Now, let’s look at filtering a little more deeply. Let’s say we want to filter out account warnings specific to Kerberos PAC validation or Schannel authentication, in which case the username would be “(null)”. We can do that by using a simple filter of: *Summary contains "WARNING" and *Summary contains "(null)"

Alternatively you can adjust that filter to: *Summary contains "WARNING" and *userName contains "(null)"

Here is an example:

image

And if we wanted to filter this down even further to look only at Kerberos PAC validation account warnings, we could use the filter *Summary contains "WARNING" and *Summary contains "(null)" and *Summary contains "Kerberos". Alternatively, you could use the filter *Summary contains "WARNING" and *userName contains "(null)" and *otherText contains "Kerberos" as seen in the below example:

image

Here is the breakdown for basic items related to potential problems identified by the parser:

Filter

What the filter finds

*Summary contains "DIAGNOSIS"

Filters for all potential problems found

*Summary contains "failure"

Filters authentication failures

*Summary contains "authentication"

(can also use: *Summary contains "SamLogon:")

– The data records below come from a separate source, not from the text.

Context: an optimization exercise on an open-source flow, tuned for small area, a short achievable clock period and few clock cycles. The choices shown serve that exercise and are no tape-out recipe.
Where RTL was checked, it was by simulation tests only, not by an equivalence proof against the original.
No activity file was given, so power comes from the tool's default toggle rates.

==> inputs of run E <==
==> flow/design.v <==
`timescale 1ns / 1ps
module CacheController(
    rst,
    clk,
    wr,
    rd,
    data_rd,
    data_wr,
    addr_req,
    addr_resp,
    rdy,
    busy,
    wr_mem,
    rd_mem,
    busy_mem,
    data_rd_mem,
    data_wr_mem,
    addr_mem,
    cache_miss_count,
    cache_hit_count
    );
    input  rst; 
    input  clk; 
    input  wr;
    input  rd;
    output [31:0] data_rd;
    reg    [31:0] data_rd;
    input  [31:0] data_wr;
    input  [31:0] addr_req;
    output [31:0] addr_resp;
    reg    [31:0] addr_resp;
    output rdy;
    reg    rdy;
    output busy;
    reg    busy;
    output  wr_mem;
    output  rd_mem;
    input   busy_mem;
    input  [31:0] data_rd_mem;
    output [31:0] data_wr_mem;
    output [31:0] addr_mem;
    output [31:0] cache_miss_count;
    reg    [31:0] cache_miss_count;
    output [31:0] cache_hit_count;
    reg    [31:0] cache_hit_count;
    reg [15:0]  cache_valid;
    reg [23:0]  cache_tag [15:0];
    reg         r_valid;
    reg         r_wr;
    reg  [31:0] r_addr;
    reg  [31:0] r_data;
    reg         s_wr;
    assign rd_mem      = r_valid & ~r_wr;
    assign wr_mem      = r_valid &  r_wr;
    assign addr_mem    = r_addr;
    assign data_wr_mem = r_data;
    wire done   = r_valid & ~busy_mem;
    wire accept = (rd | wr) & ~busy;
    wire [23:0] r_tag   = r_addr[31:8];
    wire [3:0]  r_index = r_addr[7:4];
    wire        hit     = cache_valid[r_index] && (cache_tag[r_index] == r_tag);
    always @(posedge clk) begin
        if (done) begin
            addr_resp <= r_addr;
            data_rd   <= data_rd_mem;
        end else if (accept & r_valid) begin
            addr_resp <= addr_req;
            data_rd   <= data_wr;
        end
        if (done & busy) begin
            r_addr <= addr_resp;
            r_data <= data_rd;
            r_wr   <= s_wr;
        end else if (accept & (done | ~r_valid)) begin
            r_addr <= addr_req;
            r_data <= data_wr;
            r_wr   <= wr;
        end
        if (accept)
            s_wr <= wr;
        if (done)
            cache_tag[r_index] <= r_tag;
    end
    always @(posedge clk or posedge rst) begin
        if (rst) begin
            rdy              <= 1'b0;
            busy             <= 1'b0;
            r_valid          <= 1'b0;
            cache_valid      <= 16'h0000;
            cache_hit_count  <= 32'h0;
            cache_miss_count <= 32'h0;
        end else begin
            rdy <= done;
            if (done)
                busy <= 1'b0;
            else if (accept & r_valid)
                busy <= 1'b1;
            if (done | accept)
                r_valid <= busy | accept;
            if (done) begin
                cache_valid[r_index] <= 1'b1;
                if (hit)
                    cache_hit_count  <= cache_hit_count + 1'b1;
                else
                    cache_miss_count <= cache_miss_count + 1'b1;
            end
        end
    end
endmodule
==> flow/run.sh <==
#!/bin/bash
# synth_recipe.tcl (not shown) runs the flow's synth.tcl, then flattens the netlist and writes it again
# the make line also repeats each setting of config.mk as NAME=value (left out here)
make -C /OpenROAD-flow-scripts/flow DESIGN_CONFIG=/design/flow/config.mk WORK_HOME=/design/flow/orfs CLKGATE_MAP_FILE= SYNTH_SCRIPT=/design/flow/synth_recipe.tcl finish
==> flow/config.mk <==
export PLATFORM = sky130hd
export DESIGN_NAME = CacheController
export DESIGN_NICKNAME = CacheController
export VERILOG_FILES = /design/flow/design.v
export SDC_FILE = /design/flow/constraint.sdc
export NUM_CORES = 4
export LEC_CHECK = 0
export CAP_MARGIN = 20
export CORE_MARGIN = 2
export CORE_UTILIZATION = 40
export SLEW_MARGIN = 20
==> flow/constraint.sdc <==
create_clock -name core_clock -period 6.5 [get_ports {clk}]
set_input_delay 1.3000 -clock core_clock [delete_from_list [all_inputs] [get_ports {clk}]]
set_output_delay 1.3000 -clock core_clock [all_outputs]
set_load 0.01 [all_outputs]
==> run G (differences from run E) <==
==> flow/design.v, changed modules only <==
module CacheController(
    rst,
    clk,
    wr,
    rd,
    data_rd,
    data_wr,
    addr_req,
    addr_resp,
    rdy,
    busy,
    wr_mem,
    rd_mem,
    busy_mem,
    data_rd_mem,
    data_wr_mem,
    addr_mem,
    cache_miss_count,
    cache_hit_count
    );
    input  rst; 
    input  clk; 
    input  wr;
    input  rd;
    output [31:0] data_rd;
    reg    [31:0] data_rd;
    input  [31:0] data_wr;
    input  [31:0] addr_req;
    output [31:0] addr_resp;
    reg    [31:0] addr_resp;
    output rdy;
    reg    rdy;
    output busy;
    output  wr_mem;
    output  rd_mem;
    input   busy_mem;
    input  [31:0] data_rd_mem;
    output [31:0] data_wr_mem;
    output [31:0] addr_mem;
    output [31:0] cache_miss_count;
    reg    [31:0] cache_miss_count;
    output [31:0] cache_hit_count;
    reg    [31:0] cache_hit_count;
    reg [15:0]  cache_valid;
    reg [23:0]  cache_tag [15:0];
    wire [23:0] addr_tag   = addr_req[31:8];
    wire [3:0]  addr_index = addr_req[7:4];
    assign busy        = busy_mem;
    assign rd_mem      = rd & ~rst;
    assign wr_mem      = wr & ~rst;
    assign addr_mem    = addr_req;
    assign data_wr_mem = data_wr;
    wire accept = (rd | wr) & ~busy_mem;
    wire hit    = cache_valid[addr_index] && (cache_tag[addr_index] == addr_tag);
    always @(posedge clk) begin
        addr_resp <= addr_req;
        data_rd   <= data_rd_mem;
    end
    always @(posedge clk) begin
        if (accept)
            cache_tag[addr_index] <= addr_tag;
    end
    always @(posedge clk or posedge rst) begin
        if (rst) begin
            rdy              <= 1'b0;
            cache_valid      <= 16'h0000;
            cache_hit_count  <= 32'h0;
            cache_miss_count <= 32'h0;
        end else begin
            rdy <= accept;
            if (accept) begin
                cache_valid[addr_index] <= 1'b1;
                if (hit)
                    cache_hit_count  <= cache_hit_count + 1'b1;
                else
                    cache_miss_count <= cache_miss_count + 1'b1;
            end
        end
    end
endmodule
ABC_CLOCK_PERIOD_IN_PS = 3000   (was default)
CORE_UTILIZATION = 55   (was 40)
SETUP_SLACK_MARGIN = 3.6   (was default)
==> run B (differences from run E) <==
==> flow/design.v, changed modules only <==
module CacheController(
    rst,
    clk,
    wr,
    rd,
    data_rd,
    data_wr,
    addr_req,
    addr_resp,
    rdy,
    busy,
    wr_mem,
    rd_mem,
    busy_mem,
    data_rd_mem,
    data_wr_mem,
    addr_mem,
    cache_miss_count,
    cache_hit_count
    );
    input  rst; 
    input  clk; 
    input  wr;
    input  rd;
    output [31:0] data_rd;
    reg    [31:0] data_rd;
    input  [31:0] data_wr;
    input  [31:0] addr_req;
    output [31:0] addr_resp;
    reg    [31:0] addr_resp;
    output rdy;
    reg    rdy;
    output busy;
    output  wr_mem;
    reg     wr_mem;
    output  rd_mem;
    reg     rd_mem;
    input   busy_mem;
    input  [31:0] data_rd_mem;
    output [31:0] data_wr_mem;
    reg    [31:0] data_wr_mem;
    output [31:0] addr_mem;
    reg    [31:0] addr_mem;
    output [31:0] cache_miss_count;
    reg    [31:0] cache_miss_count;
    output [31:0] cache_hit_count;
    reg    [31:0] cache_hit_count;
    reg [15:0]  cache_valid;
    reg [23:0]  cache_tag [15:0];
    reg  [23:0] old_tag;          
    reg         old_valid;
    wire [23:0] addr_tag   = addr_req[31:8];
    wire [3:0]  addr_index = addr_req[7:4];
    wire stall  = (rd_mem | wr_mem) & busy_mem;     
    wire done   = (rd_mem | wr_mem) & ~busy_mem;    
    assign busy = stall | (wr_mem & wr);
    wire accept = (rd | wr) & ~busy;
    wire hit = old_valid && (old_tag == addr_mem[31:8]);
    always @(posedge clk) begin
        if (!stall) begin
            addr_mem    <= addr_req;
            data_wr_mem <= data_wr;
            old_tag     <= cache_tag[addr_index];
            old_valid   <= cache_valid[addr_index];
        end
        addr_resp <= addr_mem;
        data_rd   <= data_rd_mem;
    end
    genvar i;
    generate
        for (i = 0; i < 16; i = i + 1) begin : line
            always @(posedge clk)
                if (accept && addr_index == i)
                    cache_tag[i] <= addr_tag;
        end
    endgenerate
    always @(posedge clk or posedge rst) begin
        if (rst) begin
            rdy              <= 1'b0;
            rd_mem           <= 1'b0;
            wr_mem           <= 1'b0;
            cache_valid      <= 16'h0000;
            cache_hit_count  <= 32'h0;
            cache_miss_count <= 32'h0;
        end else begin
            rdy <= done;
            if (!stall) begin
                rd_mem <= rd & ~busy;
                wr_mem <= wr & ~busy;
            end
            if (accept)
                cache_valid[addr_index] <= 1'b1;
            if (done) begin
                if (hit)
                    cache_hit_count  <= cache_hit_count + 1'b1;
                else
                    cache_miss_count <= cache_miss_count + 1'b1;
            end
        end
    end
endmodule
==> flow/flow/run.sh (new file) <==
#!/bin/bash
# The standard layout (the standard.sh, unchanged synthesis and steps),
# with the port buffers that global placement inserts made of the smallest
# buffer cell instead of the one buffer_ports picks by itself; the resizer
# still upsizes any that timing or slew needs.
set -euo pipefail
export BUFFER_PORTS_ARGS="-buffer_cell sky130_fd_sc_hd__buf_1"
bash standard.sh > standard_flow.log 2>&1
==> flow/standard.sh (new file) <==
#!/bin/bash
# synth_recipe.tcl (not shown) runs the flow's synth.tcl, then flattens the netlist and writes it again
# the make line also repeats each setting of config.mk as NAME=value (left out here)
make -C /OpenROAD-flow-scripts/flow DESIGN_CONFIG=/design/flow/config.mk WORK_HOME=/design/flow/orfs CLKGATE_MAP_FILE= SYNTH_SCRIPT=/design/flow/synth_recipe.tcl "${@:-finish}"
CORE_UTILIZATION = 70   (was 40)
CTS_BUF_LIST = sky130_fd_sc_hd__clkbuf_16   (was default)
CTS_CLUSTER_DIAMETER = 100   (was default)
CTS_CLUSTER_SIZE = 25   (was default)
SETUP_SLACK_MARGIN = 3.6   (was default)
removed: flow/run.sh
==> qor.csv <==
metric,value,unit
DR vias,12473,
CP max stage cell,mux4_2,
multi-input gates,563,
Die X-Extent,199,µm
fin util,0.737,
status,timing/DRC/antenna clean,
CP arrival,4.14,ns
Final HPWL DP,28600,µm
Seq/total area,0.535,
worst skew pair latency,0.60,ns
drt first pass iters,5,
WL per Instance,26.9,µm
routed wl met3,5170,µm
That was run G.
==> qor.csv <==
metric,value,unit
Final HPWL DP,31200,µm
worst skew pair latency,0.61,ns
WL per Instance,27.5,µm
Seq/total area,0.686,
status,timing/DRC/antenna clean,
routed wl met3,7240,µm
Die X-Extent,183,µm
CP max stage cell,buf_2,
That was run B.
==> qor.csv <==
metric,value,unit
multi-input gates,884,
drt first pass iters,7,
CP max stage cell,dfxtp_4,
status,timing/DRC/antenna clean,
Seq/total area,0.555,
CP arrival,4.89,ns
worst skew pair latency,0.60,ns
That was run E.
Testbench counts of run G, summed over its fixed seeds: cycles 12,008.
Testbench counts of run B, summed over its fixed seeds: cycles 14,249.
The RTL of run E was laid out without a check of its function.

---

==> build 15 <==
Starts from the design.v that is shown in full above.
clock: 6.5 ns
lec_check: 0
abc_clock_period_in_ps: 2300
cap_margin: 20
core_margin: 2
core_utilization: 55
setup_slack_margin: 4.2
slew_margin: 20
run.sh (not shown) runs the stock make flow with config.mk's settings and CLKGATE_MAP_FILE= SYNTH_SCRIPT=/design/flow/synth_recipe.tcl, a recipe that flattens the netlist after the stock synthesis.
Stock flow here: none of the scripts above is used.
==> build 10 (differences from build 15) <==
==> flow/design.v (replaced) <==
`timescale 1ns / 1ps
module CacheController(
    rst,
    clk,
    wr,
    rd,
    data_rd,
    data_wr,
    addr_req,
    addr_resp,
    rdy,
    busy,
    wr_mem,
    rd_mem,
    busy_mem,
    data_rd_mem,
    data_wr_mem,
    addr_mem,
    cache_miss_count,
    cache_hit_count
    );
    input  rst; 
    input  clk; 
    input  wr;
    input  rd;
    output [31:0] data_rd;
    reg    [31:0] data_rd;
    input  [31:0] data_wr;
    input  [31:0] addr_req;
    output [31:0] addr_resp;
    reg    [31:0] addr_resp;
    output rdy;
    reg    rdy;
    output busy;
    output  wr_mem;
    output  rd_mem;
    input   busy_mem;
    input  [31:0] data_rd_mem;
    output [31:0] data_wr_mem;
    output [31:0] addr_mem;
    output [31:0] cache_miss_count;
    reg    [31:0] cache_miss_count;
    output [31:0] cache_hit_count;
    reg    [31:0] cache_hit_count;
    reg [15:0]  cache_valid;
    reg [23:0]  cache_tag [15:0];
    wire [23:0] addr_tag   = addr_req[31:8];
    wire [3:0]  addr_index = addr_req[7:4];
    assign busy        = busy_mem;
    assign rd_mem      = rd & ~rst;
    assign wr_mem      = wr & ~rst;
    assign addr_mem    = addr_req;
    assign data_wr_mem = data_wr;
    wire accept = (rd | wr) & ~busy_mem;
    reg         v1;
    reg  [31:0] a1;
    reg  [31:0] d1;
    reg  [23:0] old_tag;
    reg         old_valid;
    wire        hit1 = old_valid && (old_tag == a1[31:8]);
    always @(posedge clk) begin
        old_tag   <= cache_tag[addr_index];
        old_valid <= cache_valid[addr_index];
        a1        <= addr_req;
        d1        <= data_rd_mem;
        addr_resp <= a1;
        data_rd   <= d1;
    end
    genvar i;
    generate
        for (i = 0; i < 16; i = i + 1) begin : line
            always @(posedge clk)
                if (accept && addr_index == i)
                    cache_tag[i] <= addr_tag;
        end
    endgenerate
    always @(posedge clk or posedge rst) begin
        if (rst) begin
            v1               <= 1'b0;
            rdy              <= 1'b0;
            cache_valid      <= 16'h0000;
            cache_hit_count  <= 32'h0;
            cache_miss_count <= 32'h0;
        end else begin
            v1  <= accept;
            rdy <= v1;
            if (accept)
                cache_valid[addr_index] <= 1'b1;
            if (v1) begin
                if (hit1)
                    cache_hit_count  <= cache_hit_count + 1'b1;
                else
                    cache_miss_count <= cache_miss_count + 1'b1;
            end
        end
    end
endmodule
==> flow/flow/run.sh (new file) <==
#!/bin/bash
# The standard layout (the standard.sh, unchanged synthesis and steps),
# with the port buffers that global placement inserts made of the smallest
# buffer cell instead of the one buffer_ports picks by itself; the resizer
# still upsizes any that timing or slew needs.
set -euo pipefail
export BUFFER_PORTS_ARGS="-buffer_cell sky130_fd_sc_hd__buf_1"
bash standard.sh > standard_flow.log 2>&1
==> flow/standard.sh (new file) <==
#!/bin/bash
# synth_recipe.tcl (not shown) runs the flow's synth.tcl, then flattens the netlist and writes it again
# the make line also repeats each setting of config.mk as NAME=value (left out here)
make -C /OpenROAD-flow-scripts/flow DESIGN_CONFIG=/design/flow/config.mk WORK_HOME=/design/flow/orfs CLKGATE_MAP_FILE= SYNTH_SCRIPT=/design/flow/synth_recipe.tcl "${@:-finish}"
- ABC_CLOCK_PERIOD_IN_PS: 2300 -> not set
- CORE_UTILIZATION: 55 -> 75
- CTS_BUF_LIST: not set -> sky130_fd_sc_hd__clkbuf_8
- CTS_CLUSTER_DIAMETER: not set -> 60
- CTS_CLUSTER_SIZE: not set -> 14
- SETUP_SLACK_MARGIN: 4.2 -> 3.6
removed: flow/run.sh
==> impl_metrics.env <==
export IMPL_drt_initial_drc_count=2019
export IMPL_synth_ff_latch_count=619
export IMPL_worstHoldStart="d1[13]"
export IMPL_insertion_delay_ps=620
export IMPL_multiInputGateArea_um2=4800
export IMPL_clock_power_share_pct=28.8
export IMPL_crit_path_end_kind="primary output"
export IMPL_cts_inserted_buffers=50
export IMPL_run_status="timing/DRC/antenna clean"
export IMPL_area_share_nonclk_buffers_pct=7.08
export IMPL_mostFrequentLayoutCells="384 x sky130_fd_sc_hd__edfxtp_1, 172 x sky130_fd_sc_hd__buf_1, 153 x sky130_fd_sc_hd__dfxtp_1"
# the run above: build 10

==> impl_metrics.env <==
export IMPL_run_status="timing/DRC/antenna clean"
export IMPL_cts_root_buf="sky130_fd_sc_hd__clkbuf_16"
export IMPL_crit_path_end_kind="register"
export IMPL_fill_cells=2634
export IMPL_cts_inserted_buffers=60
export IMPL_clock_power_share_pct=23.8
export IMPL_worstHoldStart="cache_valid[7]"
export IMPL_nFlopsAndLatches=601
export IMPL_drt_initial_drc_count=2397
export IMPL_layout_commonest_cell="sky130_fd_sc_hd__edfxtp_1"
export IMPL_register_area_um2=17600
export IMPL_synth_ff_latch_count=601
export IMPL_grtUsageMet3_pct=10.4
export IMPL_insertion_delay_ps=640
export IMPL_mostFrequentLayoutCells="514 x sky130_fd_sc_hd__edfxtp_1, 227 x sky130_fd_sc_hd__nand2_1, 207 x sky130_fd_sc_hd__buf_4"
# the run above: build 15

Testbench counts of build 10, summed over its fixed seeds: cycles 12,016.
Only the layout flow was run in build 15; the RTL was not checked for function there.

---

==> inputs of job 4892 <==
CacheController, a different RTL version from the one above (not shown whole).
==> module CacheController, before the edit <==
module CacheController(
    rst,
    clk,
    wr,
    rd,
    data_rd,
    data_wr,
    addr_req,
    addr_resp,
    rdy,
    busy,
    wr_mem,
    rd_mem,
    busy_mem,
    data_rd_mem,
    data_wr_mem,
    addr_mem,
    cache_miss_count,
    cache_hit_count
    );
    input  rst; 
    input  clk; 
    input  wr;
    input  rd;
    output [31:0] data_rd;
    reg    [31:0] data_rd;
    input  [31:0] data_wr;
    input  [31:0] addr_req;
    output [31:0] addr_resp;
    reg    [31:0] addr_resp;
    output rdy;
    reg    rdy;
    output busy;
    output  wr_mem;
    output  rd_mem;
    input   busy_mem;
    input  [31:0] data_rd_mem;
    output [31:0] data_wr_mem;
    output [31:0] addr_mem;
    output [31:0] cache_miss_count;
    reg    [31:0] cache_miss_count;
    output [31:0] cache_hit_count;
    reg    [31:0] cache_hit_count;
    reg [15:0]  cache_valid;
    reg [23:0]  cache_tag [15:0];
    wire [23:0] addr_tag   = addr_req[31:8];
    wire [3:0]  addr_index = addr_req[7:4];
    assign busy        = busy_mem;
    assign rd_mem      = rd & ~rst;
    assign wr_mem      = wr & ~rst;
    assign addr_mem    = addr_req;
    assign data_wr_mem = data_wr;
    wire accept = (rd | wr) & ~busy_mem;
    wire hit    = cache_valid[addr_index] && (cache_tag[addr_index] == addr_tag);
    reg         v1;
    reg         hit1;
    reg  [31:0] a1;
    reg  [31:0] d1;
    always @(posedge clk) begin
        hit1      <= hit;
        a1        <= addr_req;
        d1        <= data_rd_mem;
        addr_resp <= a1;
        data_rd   <= d1;
    end
    genvar i;
    generate
        for (i = 0; i < 16; i = i + 1) begin : line
            always @(posedge clk)
                if (accept && addr_index == i)
                    cache_tag[i] <= addr_tag;
        end
    endgenerate
    always @(posedge clk or posedge rst) begin
        if (rst) begin
            v1               <= 1'b0;
            rdy              <= 1'b0;
            cache_valid      <= 16'h0000;
            cache_hit_count  <= 32'h0;
            cache_miss_count <= 32'h0;
        end else begin
            v1  <= accept;
            rdy <= v1;
            if (accept)
                cache_valid[addr_index] <= 1'b1;
            if (v1) begin
                if (hit1)
                    cache_hit_count  <= cache_hit_count + 1'b1;
                else
                    cache_miss_count <= cache_miss_count + 1'b1;
            end
        end
    end
endmodule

Filters all authentication calls

*Summary contains "failed"

General query for the term "failed"

*Summary contains "error"

General query for the term "error"

Filtering the output for troubleshooting issues is basically the same as we discussed above for some more basic scenarios. But let’s say we want to dig deeper and review multiple accounts….

Let’s say for instance we want to try to filter out account lockout issues (this could also be tied into the above topic of course) for a user named “user1” or for any Kerberos or Schannel authentication attempts. In that case, I would need to supply some parenthesis around some of the filter, which would result in a filter of:

*Summary contains "WRONG" and (*userName == "user1" or *userName == "(null)") or *Summary contains "LOCKED" and (*Summary contains "user1" or *Summary contains "(null)")

-or you could use-

*Summary contains "WRONG" and (*userName == "user1" or *userName == "(null)") or *Summary contains "LOCKED" and (*userName == "user1" or *userName == "(null)")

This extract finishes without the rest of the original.